Solche Internet-Challenges gibt es immer wieder, und es gab sie auch vor Tiktok schon. Man mag sich vielleicht erinnern: Harlem-Shake, Icebucket-Challenge und Mannequin-Challenge gelangten vor einigen Jahren in unsere Timelines. Aktuell versuchen sich Leute an der Sprite-Challenge und probieren, eine Flasche Sprite zu trinken, ohne dabei gorpsen zu müssen – was nur die wenigsten schaffen. Ich gebe zu, dass ich beim Betrachten dieser Videos immer mal wieder etwas lachen muss.

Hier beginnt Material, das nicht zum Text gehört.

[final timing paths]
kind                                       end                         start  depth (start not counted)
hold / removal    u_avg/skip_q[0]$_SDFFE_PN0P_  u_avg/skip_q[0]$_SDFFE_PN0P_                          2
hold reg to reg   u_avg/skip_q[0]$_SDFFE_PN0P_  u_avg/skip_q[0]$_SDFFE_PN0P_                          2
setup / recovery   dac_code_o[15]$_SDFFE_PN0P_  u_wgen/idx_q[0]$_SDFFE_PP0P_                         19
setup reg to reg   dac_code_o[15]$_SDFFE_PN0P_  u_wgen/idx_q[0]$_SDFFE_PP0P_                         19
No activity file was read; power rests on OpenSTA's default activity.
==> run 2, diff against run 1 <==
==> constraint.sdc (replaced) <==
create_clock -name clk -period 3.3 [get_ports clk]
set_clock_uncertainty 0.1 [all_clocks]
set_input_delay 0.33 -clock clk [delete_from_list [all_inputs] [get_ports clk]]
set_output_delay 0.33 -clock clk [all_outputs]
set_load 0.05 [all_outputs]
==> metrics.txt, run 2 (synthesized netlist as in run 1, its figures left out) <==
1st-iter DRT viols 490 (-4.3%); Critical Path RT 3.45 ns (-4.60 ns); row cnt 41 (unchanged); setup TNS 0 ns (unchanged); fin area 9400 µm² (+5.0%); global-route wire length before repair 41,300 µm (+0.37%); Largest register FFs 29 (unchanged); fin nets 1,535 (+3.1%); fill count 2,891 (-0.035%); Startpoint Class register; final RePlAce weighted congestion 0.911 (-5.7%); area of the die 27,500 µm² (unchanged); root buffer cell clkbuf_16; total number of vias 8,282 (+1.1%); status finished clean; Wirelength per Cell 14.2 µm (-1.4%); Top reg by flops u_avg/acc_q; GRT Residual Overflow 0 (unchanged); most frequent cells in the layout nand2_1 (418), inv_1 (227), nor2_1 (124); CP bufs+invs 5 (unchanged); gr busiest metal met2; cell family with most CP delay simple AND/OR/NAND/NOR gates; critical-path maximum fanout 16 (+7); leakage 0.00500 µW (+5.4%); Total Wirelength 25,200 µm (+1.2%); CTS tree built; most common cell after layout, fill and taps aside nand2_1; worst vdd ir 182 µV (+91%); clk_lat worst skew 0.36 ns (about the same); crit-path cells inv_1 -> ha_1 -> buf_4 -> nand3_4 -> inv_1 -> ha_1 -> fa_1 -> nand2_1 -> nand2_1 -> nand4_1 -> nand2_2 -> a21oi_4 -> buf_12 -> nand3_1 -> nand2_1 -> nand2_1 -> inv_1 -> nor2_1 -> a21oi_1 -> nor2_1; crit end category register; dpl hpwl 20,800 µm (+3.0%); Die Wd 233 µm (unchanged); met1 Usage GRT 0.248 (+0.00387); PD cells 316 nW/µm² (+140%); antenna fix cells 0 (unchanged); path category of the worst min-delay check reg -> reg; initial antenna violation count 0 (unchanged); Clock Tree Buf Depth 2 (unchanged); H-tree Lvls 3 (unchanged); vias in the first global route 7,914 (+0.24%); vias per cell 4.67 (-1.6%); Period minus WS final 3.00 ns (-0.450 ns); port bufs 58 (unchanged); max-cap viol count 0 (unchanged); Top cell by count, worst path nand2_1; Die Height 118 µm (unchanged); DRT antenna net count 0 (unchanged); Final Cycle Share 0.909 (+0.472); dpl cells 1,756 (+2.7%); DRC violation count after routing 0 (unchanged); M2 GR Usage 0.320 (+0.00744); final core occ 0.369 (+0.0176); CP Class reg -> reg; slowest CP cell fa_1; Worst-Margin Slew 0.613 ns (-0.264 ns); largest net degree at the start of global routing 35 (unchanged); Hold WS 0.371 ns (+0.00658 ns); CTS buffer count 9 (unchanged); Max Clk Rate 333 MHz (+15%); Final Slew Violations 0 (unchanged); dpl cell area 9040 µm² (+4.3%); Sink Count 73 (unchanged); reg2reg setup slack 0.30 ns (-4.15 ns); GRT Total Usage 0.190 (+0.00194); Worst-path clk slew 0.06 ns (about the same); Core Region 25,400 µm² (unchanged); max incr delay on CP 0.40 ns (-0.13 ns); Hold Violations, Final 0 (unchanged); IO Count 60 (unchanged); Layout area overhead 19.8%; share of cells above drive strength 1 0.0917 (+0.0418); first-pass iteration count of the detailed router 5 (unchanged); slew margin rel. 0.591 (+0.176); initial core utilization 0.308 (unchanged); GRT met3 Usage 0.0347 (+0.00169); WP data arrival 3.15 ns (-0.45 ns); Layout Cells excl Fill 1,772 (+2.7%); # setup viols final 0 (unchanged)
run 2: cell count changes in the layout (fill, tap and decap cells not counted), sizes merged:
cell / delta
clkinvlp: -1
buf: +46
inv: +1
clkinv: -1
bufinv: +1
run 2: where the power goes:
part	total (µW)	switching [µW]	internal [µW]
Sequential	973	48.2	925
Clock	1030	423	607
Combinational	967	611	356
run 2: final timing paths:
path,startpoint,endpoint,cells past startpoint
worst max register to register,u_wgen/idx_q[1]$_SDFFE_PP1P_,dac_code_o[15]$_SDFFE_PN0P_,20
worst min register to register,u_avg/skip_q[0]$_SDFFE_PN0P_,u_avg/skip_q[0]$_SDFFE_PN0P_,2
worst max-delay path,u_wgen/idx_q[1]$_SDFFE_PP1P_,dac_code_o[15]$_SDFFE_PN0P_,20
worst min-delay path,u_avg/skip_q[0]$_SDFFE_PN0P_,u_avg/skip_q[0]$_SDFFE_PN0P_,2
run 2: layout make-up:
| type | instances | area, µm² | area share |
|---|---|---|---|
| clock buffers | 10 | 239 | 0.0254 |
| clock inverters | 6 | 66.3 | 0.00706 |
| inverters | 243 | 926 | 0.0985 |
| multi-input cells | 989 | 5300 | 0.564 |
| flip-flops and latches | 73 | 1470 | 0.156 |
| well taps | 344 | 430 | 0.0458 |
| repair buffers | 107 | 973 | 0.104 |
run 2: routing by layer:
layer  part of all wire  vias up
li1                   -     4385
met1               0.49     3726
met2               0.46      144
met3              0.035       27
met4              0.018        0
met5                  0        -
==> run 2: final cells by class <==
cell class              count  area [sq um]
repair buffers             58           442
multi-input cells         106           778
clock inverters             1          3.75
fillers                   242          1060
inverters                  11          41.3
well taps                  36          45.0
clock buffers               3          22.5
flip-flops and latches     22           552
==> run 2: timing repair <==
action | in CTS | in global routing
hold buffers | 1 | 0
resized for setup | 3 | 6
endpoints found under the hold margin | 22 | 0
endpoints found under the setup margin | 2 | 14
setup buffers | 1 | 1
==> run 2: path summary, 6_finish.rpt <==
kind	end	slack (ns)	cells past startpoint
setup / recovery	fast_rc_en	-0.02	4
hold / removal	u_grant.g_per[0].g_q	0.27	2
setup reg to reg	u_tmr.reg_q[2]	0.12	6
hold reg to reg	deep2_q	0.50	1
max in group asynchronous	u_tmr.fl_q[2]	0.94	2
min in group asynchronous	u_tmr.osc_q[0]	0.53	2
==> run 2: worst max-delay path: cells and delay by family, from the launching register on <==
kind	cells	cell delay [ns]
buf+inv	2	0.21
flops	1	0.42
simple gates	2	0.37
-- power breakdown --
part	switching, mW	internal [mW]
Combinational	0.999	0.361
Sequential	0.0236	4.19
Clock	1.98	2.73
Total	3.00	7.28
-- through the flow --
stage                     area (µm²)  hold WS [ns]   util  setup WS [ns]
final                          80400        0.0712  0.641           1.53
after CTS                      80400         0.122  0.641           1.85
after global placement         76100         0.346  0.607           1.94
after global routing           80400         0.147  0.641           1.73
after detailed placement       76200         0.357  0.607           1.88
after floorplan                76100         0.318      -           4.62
File: src/rtl/sbrPkg.sv
package sbrPkg;
  localparam int ADDR_W = 32;
  localparam int DATA_W = 64;
  localparam int BE_W = DATA_W / 8;
  localparam int DEPTH = 16;
  localparam int IDX_W = $clog2(DEPTH);
  localparam int BEATS = 4;
  localparam int CNT_W = $clog2(BEATS);
  localparam int TAG_W = 3;
  localparam int BYTE_SHIFT = $clog2(BE_W);
  localparam int WORDS_PER_BEAT = BE_W / 4;

  typedef struct packed {
    logic memWrite;
    logic [IDX_W-1:0] wrIdx;
    logic [BE_W-1:0] wrMask;
    logic rdValid;
    logic [IDX_W-1:0] rdIdx;
  } strobes_t;
endpackage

Neben den eher ungefährlichen Challenges gibt es auch solche, die komplett sinnentleert und gefährlich sind. Während der Coronapandemie machten Leute Videos davon, wie sie an diversen Oberflächen wie beispielsweise Türfallen, Haltegriffen im ÖV oder WC-Schüsseln in öffentlichen Toiletten leckten. Alles Kandidaten für den Darwin-Award, der Leute auszeichnet, die sich besonders dumm angestellt haben und dabei zu Schaden gekommen oder gar verstorben sind. Andere Challenges versuchen, die Welt zu einem besseren Ort zu machen. Bei der Trashtag-Challenge ging es 2019 darum, in der Öffentlichkeit Abfall einzusammeln und Vorher-Nachher-Fotos davon zu posten.

Der langen Rede kurzer Sinn: Das Internet und soziale Netzwerke schaffen Phänomene. Manche verstehen wir, andere nicht. Sollten wir die Plattformen deswegen verteufeln und die gesamte Not unserer Zeit im Internet verorten? Ich denke nicht. Vielmehr sollten wir versuchen, Kinder und Jugendliche zu vernünftigen Persönlichkeiten heranwachsen zu lassen, ohne ihnen dabei die manchmal nötige Portion unterhaltsamen Blödsinns um jeden Preis vorenthalten zu wollen. Sollen wir sie davor bewahren, dabei den ersten Preis beim Darwin-Award zu gewinnen? Unbedingt. Das war aber auch früher schon so.